Dataset entries
* * * * *

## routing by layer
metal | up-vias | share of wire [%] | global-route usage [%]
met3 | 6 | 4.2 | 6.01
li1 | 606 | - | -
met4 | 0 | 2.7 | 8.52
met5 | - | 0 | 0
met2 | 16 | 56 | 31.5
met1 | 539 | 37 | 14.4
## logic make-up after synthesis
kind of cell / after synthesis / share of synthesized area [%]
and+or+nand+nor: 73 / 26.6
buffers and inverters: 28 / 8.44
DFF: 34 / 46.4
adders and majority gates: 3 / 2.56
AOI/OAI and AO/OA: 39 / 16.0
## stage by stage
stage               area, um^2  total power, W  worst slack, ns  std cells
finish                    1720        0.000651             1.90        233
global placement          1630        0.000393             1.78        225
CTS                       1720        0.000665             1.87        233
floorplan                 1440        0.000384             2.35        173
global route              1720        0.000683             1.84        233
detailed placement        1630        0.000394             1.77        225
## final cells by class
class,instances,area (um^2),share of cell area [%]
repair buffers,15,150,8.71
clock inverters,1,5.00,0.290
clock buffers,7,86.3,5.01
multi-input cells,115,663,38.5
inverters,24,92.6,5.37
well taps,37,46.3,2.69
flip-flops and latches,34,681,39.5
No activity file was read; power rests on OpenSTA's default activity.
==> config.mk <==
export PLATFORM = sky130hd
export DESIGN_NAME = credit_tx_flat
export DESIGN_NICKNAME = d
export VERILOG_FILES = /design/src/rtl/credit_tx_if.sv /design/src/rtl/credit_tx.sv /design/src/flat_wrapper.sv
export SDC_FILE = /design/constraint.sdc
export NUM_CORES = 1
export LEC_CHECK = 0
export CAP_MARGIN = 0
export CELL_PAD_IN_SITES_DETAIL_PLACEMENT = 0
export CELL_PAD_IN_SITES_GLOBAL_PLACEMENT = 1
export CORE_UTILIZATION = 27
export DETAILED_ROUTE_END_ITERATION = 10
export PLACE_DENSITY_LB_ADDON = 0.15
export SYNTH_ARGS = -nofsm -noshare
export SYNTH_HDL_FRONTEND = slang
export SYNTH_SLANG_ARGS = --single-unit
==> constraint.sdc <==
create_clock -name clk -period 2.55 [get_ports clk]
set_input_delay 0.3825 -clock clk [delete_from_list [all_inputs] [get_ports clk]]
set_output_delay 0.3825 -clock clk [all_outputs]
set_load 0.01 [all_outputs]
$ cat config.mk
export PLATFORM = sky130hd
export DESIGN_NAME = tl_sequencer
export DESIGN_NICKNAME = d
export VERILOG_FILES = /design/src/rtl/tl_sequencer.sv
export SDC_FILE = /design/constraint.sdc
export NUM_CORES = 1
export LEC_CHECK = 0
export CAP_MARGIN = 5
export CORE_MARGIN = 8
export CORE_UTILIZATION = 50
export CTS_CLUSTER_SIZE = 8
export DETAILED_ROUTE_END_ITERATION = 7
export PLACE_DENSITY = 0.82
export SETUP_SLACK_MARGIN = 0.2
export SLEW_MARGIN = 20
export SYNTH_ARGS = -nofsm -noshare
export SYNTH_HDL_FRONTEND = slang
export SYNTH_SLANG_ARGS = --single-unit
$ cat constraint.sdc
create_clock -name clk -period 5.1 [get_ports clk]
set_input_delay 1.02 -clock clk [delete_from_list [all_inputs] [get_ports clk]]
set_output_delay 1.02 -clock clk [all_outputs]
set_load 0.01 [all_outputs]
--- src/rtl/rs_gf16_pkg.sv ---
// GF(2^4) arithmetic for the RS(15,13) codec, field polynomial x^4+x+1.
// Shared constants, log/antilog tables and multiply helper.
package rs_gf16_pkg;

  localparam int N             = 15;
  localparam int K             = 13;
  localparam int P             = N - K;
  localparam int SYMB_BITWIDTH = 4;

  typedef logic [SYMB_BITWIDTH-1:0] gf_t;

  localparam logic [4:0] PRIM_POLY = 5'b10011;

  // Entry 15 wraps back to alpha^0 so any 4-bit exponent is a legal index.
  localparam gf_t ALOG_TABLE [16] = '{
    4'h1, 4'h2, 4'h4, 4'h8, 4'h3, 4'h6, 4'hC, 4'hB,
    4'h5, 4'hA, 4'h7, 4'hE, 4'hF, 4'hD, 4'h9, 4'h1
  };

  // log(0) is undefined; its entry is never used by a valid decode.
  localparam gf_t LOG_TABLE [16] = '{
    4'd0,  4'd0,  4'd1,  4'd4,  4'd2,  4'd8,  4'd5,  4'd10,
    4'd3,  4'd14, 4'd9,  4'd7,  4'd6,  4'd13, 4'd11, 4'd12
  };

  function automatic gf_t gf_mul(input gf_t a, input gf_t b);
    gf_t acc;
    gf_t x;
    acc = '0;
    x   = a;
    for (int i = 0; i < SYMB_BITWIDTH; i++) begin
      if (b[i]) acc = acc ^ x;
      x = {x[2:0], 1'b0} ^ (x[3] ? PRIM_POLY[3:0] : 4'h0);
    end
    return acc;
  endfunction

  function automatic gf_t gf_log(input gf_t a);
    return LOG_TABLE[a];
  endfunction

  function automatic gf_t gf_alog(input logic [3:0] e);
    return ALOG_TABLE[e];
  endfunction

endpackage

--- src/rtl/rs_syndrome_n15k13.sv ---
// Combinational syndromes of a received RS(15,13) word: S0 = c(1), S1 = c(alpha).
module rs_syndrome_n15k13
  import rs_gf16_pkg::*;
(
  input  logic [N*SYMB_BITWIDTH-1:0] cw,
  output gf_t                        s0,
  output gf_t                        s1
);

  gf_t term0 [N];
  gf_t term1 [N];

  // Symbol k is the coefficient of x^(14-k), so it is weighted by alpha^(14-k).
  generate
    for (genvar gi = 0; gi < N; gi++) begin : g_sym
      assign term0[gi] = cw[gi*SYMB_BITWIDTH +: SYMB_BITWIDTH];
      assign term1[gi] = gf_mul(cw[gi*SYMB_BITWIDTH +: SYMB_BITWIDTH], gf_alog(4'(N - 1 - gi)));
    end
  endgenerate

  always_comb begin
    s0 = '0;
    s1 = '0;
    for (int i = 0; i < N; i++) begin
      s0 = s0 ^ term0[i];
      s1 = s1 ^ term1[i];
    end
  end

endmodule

* * * * *

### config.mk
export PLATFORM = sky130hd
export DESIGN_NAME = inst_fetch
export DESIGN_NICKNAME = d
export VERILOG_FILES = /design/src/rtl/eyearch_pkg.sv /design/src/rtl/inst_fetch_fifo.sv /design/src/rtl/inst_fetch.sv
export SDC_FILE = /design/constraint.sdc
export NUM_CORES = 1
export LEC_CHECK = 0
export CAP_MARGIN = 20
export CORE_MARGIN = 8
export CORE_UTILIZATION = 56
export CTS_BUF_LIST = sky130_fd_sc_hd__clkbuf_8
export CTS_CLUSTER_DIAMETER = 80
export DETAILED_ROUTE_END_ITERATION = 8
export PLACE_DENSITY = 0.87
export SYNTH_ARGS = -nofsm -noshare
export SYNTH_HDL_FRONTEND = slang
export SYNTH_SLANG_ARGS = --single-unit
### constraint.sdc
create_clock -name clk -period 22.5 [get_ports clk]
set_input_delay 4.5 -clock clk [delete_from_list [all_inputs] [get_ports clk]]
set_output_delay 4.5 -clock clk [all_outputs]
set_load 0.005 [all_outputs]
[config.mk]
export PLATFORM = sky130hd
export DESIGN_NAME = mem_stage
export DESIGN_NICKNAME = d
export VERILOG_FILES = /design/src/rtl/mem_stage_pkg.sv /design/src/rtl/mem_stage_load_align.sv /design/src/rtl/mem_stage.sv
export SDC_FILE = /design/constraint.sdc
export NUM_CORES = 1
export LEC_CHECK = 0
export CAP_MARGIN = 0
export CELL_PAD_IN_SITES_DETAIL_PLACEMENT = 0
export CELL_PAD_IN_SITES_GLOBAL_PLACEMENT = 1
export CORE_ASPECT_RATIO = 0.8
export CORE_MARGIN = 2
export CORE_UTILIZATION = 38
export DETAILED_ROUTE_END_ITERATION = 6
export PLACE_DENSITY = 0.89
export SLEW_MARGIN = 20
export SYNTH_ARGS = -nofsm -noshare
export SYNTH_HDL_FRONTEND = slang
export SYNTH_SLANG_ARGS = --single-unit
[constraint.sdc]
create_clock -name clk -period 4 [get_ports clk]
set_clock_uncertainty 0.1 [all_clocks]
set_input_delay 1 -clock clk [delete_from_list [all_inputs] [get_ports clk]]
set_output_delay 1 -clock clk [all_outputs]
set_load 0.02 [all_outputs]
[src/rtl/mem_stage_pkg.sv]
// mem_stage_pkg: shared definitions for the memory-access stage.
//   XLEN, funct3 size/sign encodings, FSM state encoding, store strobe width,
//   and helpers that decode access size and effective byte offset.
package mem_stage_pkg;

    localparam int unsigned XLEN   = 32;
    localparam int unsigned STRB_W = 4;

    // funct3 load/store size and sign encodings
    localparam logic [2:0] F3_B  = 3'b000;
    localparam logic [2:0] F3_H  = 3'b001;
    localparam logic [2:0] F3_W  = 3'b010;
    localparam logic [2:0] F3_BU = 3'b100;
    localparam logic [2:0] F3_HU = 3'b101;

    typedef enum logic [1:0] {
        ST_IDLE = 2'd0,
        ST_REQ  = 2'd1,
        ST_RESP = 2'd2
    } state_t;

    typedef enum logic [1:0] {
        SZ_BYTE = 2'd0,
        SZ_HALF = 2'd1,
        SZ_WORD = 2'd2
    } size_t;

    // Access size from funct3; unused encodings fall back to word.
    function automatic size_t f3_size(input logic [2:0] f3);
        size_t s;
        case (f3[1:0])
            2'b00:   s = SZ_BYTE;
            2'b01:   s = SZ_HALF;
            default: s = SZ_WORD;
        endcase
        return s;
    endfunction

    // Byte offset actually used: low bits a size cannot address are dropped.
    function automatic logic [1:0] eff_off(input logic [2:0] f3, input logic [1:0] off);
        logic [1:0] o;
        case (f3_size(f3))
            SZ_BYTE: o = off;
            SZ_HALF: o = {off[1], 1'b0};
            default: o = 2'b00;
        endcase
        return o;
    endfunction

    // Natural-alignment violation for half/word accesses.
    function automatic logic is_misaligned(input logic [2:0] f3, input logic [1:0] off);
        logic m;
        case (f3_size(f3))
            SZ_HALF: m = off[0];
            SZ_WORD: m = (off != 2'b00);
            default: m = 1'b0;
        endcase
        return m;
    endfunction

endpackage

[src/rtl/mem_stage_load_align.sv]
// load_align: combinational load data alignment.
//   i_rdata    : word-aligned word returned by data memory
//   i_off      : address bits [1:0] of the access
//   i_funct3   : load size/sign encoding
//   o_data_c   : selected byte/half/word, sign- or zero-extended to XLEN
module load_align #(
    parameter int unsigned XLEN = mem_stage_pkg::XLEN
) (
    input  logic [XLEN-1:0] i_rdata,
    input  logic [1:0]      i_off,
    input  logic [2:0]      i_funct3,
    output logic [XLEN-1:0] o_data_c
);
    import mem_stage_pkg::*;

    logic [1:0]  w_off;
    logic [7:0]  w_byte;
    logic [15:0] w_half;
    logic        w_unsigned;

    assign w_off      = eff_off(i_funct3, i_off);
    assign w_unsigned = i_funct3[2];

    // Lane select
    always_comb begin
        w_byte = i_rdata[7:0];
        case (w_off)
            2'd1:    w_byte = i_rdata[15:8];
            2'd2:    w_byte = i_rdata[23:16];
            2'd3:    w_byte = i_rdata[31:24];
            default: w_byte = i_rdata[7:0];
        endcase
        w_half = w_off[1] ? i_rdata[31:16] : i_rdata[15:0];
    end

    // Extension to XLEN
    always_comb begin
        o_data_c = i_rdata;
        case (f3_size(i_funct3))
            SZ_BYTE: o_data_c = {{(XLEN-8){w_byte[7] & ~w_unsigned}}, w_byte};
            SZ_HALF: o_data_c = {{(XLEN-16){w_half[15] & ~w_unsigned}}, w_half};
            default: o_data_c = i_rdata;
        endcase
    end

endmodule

* * * * *

## Activity
Restate word for word the lines of the data above, starting at the line containing "## routing by layer" and ending at the line containing "flip-flops and latches,34,681,39.5", both included, and nothing more.

## Result of the exercise
## routing by layer
metal | up-vias | share of wire [%] | global-route usage [%]
met3 | 6 | 4.2 | 6.01
li1 | 606 | - | -
met4 | 0 | 2.7 | 8.52
met5 | - | 0 | 0
met2 | 16 | 56 | 31.5
met1 | 539 | 37 | 14.4
## logic make-up after synthesis
kind of cell / after synthesis / share of synthesized area [%]
and+or+nand+nor: 73 / 26.6
buffers and inverters: 28 / 8.44
DFF: 34 / 46.4
adders and majority gates: 3 / 2.56
AOI/OAI and AO/OA: 39 / 16.0
## stage by stage
stage               area, um^2  total power, W  worst slack, ns  std cells
finish                    1720        0.000651             1.90        233
global placement          1630        0.000393             1.78        225
CTS                       1720        0.000665             1.87        233
floorplan                 1440        0.000384             2.35        173
global route              1720        0.000683             1.84        233
detailed placement        1630        0.000394             1.77        225
## final cells by class
class,instances,area (um^2),share of cell area [%]
repair buffers,15,150,8.71
clock inverters,1,5.00,0.290
clock buffers,7,86.3,5.01
multi-input cells,115,663,38.5
inverters,24,92.6,5.37
well taps,37,46.3,2.69
flip-flops and latches,34,681,39.5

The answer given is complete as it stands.